The cornavirus relief bill Congress passed in March currently provides Americans who’ve lost their jobs a flat, $600 payment on top of the normal state unemployment benefits they’d be eligible for. As a result, many Americans likely receive more in government aid at the moment than they were paid at their old jobs. This has irked Republicans—especially Lindsey “Over Our Dead Bodies” Graham—who claim that it disincentives people from going back to work. While this may be true to some extent, Friday’s employment report has shown that plenty of people are in fact returning to their jobs, despite the ongoing plague and generous aid on offer, as Tim Noah points out at the New Republic.
And what would happen if Congress simply let the federal payments expire? The average recipient would potentially see a 63 percent drop in their income. That’s according to an analysis by Evercore ISI managing director Ernie Tedeschi (he tweeted out a state-by-state estimates earlier in the week, but added a national figure at my request. Thanks, Ernie). Cutting the federal benefit in half to $300 would shrink the incomes of the unemployed by about one-third. Given the number of people who will likely still be out of a job by summer, that would almost certainly deal a significant blow to consumer spending power and slow down the recovery.
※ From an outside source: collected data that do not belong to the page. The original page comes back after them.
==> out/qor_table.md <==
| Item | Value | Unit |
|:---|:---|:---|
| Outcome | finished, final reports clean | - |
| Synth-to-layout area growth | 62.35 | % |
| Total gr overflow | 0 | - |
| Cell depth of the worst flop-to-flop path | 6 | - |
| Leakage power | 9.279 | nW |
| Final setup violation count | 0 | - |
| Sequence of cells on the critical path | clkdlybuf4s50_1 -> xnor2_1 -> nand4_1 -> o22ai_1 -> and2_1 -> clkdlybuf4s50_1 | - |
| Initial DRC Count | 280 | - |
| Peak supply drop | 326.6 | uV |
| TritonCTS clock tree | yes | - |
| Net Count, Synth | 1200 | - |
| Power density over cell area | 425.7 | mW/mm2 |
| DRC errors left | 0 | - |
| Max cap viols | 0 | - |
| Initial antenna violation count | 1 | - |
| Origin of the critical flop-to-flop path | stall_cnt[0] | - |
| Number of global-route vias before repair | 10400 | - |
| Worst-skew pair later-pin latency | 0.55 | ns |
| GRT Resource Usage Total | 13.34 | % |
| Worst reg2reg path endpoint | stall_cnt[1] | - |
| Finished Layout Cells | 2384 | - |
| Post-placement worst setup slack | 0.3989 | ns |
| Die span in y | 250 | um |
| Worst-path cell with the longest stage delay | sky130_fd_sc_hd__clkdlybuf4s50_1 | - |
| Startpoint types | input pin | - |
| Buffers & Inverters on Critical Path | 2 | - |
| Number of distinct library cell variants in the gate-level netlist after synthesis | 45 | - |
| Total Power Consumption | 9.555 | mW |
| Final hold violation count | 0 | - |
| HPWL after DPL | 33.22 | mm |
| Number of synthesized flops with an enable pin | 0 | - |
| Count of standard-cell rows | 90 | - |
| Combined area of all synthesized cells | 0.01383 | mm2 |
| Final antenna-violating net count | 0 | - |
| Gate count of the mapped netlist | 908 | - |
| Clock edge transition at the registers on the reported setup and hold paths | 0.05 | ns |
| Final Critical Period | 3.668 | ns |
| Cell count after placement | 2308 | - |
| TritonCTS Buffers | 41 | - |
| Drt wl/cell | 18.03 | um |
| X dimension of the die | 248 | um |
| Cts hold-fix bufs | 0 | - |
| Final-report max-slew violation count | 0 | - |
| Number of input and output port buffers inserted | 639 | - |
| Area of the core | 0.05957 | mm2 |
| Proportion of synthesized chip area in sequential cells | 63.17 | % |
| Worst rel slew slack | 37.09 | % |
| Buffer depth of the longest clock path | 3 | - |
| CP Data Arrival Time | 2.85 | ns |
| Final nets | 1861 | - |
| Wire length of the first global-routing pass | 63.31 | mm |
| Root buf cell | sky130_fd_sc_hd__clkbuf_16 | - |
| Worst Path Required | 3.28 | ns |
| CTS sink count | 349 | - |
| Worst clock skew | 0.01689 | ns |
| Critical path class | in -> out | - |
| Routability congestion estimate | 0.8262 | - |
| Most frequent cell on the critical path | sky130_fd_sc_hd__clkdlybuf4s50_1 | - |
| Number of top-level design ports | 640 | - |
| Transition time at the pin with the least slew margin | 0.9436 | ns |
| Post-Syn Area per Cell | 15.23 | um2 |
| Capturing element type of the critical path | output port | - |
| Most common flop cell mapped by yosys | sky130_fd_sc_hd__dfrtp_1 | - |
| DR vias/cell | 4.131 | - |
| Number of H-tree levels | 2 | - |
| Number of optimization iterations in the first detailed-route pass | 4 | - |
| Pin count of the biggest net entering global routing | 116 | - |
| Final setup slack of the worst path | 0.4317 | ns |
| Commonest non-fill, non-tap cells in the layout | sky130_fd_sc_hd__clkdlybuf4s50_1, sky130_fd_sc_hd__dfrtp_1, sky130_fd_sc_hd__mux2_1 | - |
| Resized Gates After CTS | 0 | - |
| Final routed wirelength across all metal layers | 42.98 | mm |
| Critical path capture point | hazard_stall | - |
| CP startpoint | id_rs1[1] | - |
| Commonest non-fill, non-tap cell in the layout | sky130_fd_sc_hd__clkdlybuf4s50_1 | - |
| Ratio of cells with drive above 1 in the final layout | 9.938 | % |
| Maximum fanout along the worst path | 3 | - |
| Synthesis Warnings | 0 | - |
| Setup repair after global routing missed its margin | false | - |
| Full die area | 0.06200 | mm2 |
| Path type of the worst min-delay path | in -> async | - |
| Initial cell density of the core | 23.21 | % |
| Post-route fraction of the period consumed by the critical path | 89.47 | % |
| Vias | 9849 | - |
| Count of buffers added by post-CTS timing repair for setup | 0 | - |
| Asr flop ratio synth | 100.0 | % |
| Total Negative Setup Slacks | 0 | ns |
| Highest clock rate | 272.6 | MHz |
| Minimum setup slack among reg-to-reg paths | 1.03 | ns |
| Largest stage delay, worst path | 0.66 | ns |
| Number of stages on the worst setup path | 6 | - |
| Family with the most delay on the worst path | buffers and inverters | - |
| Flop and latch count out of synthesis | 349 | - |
Another way to look at this is what’s known as the replacement rate: the size of an unemployment payment as a percentage of how much people earned at their previous job. Currently, Tedeschi estimates that the average replacement rate is about 101 percent (that’s why Democrats pushed for the $600 in the first place; they wanted to fully match people’s old earnings). If you zero out the federal benefit, the rate drops to 37 percent. At the halfway point, you get 69 percent replacement. (You might notice this graph is basically a right-side up version of the one above.)
If I had to guess, my sense is that Republicans and Democrats will likely still come to a deal that lowers the federal unemployment benefit, but doesn’t eliminate it entirely, which is where things seemed to be headed before today’s job figures. A $350 benefit that replaced 75 percent of income, on average, would actually be in line with what some progressives were hoping for before the CARES Act was negotiated (yes, Democrats actually exceed expectations on that front). An even more humane approach, which would avoid cutting anybody’s income at a time of national strife, might be to keep the benefits as-is but let workers collect a “return to work” to work bonus if they decide to get back to the job (Republicans have proposed the bonus as an alternative to the current UI setup, which would be the opposite of humane).
But simply letting the benefits disappear would be vicious, pointless, and set back the recovery Republicans seem to think is going so well.
1 According to Tedeschi, the average state unemployment insurance payment in the fourth quarter of 2019, the recent period with available data from the Department of Labor, was $354. Adding $600 to that brings it to $954. Letting the $600 expire would reduce the value back down 63 percent. The actual percentage drop may be somewhat different today, since millions of new people have applied for UI benefits and their base state payment might be different. But it’s a good basic approximation.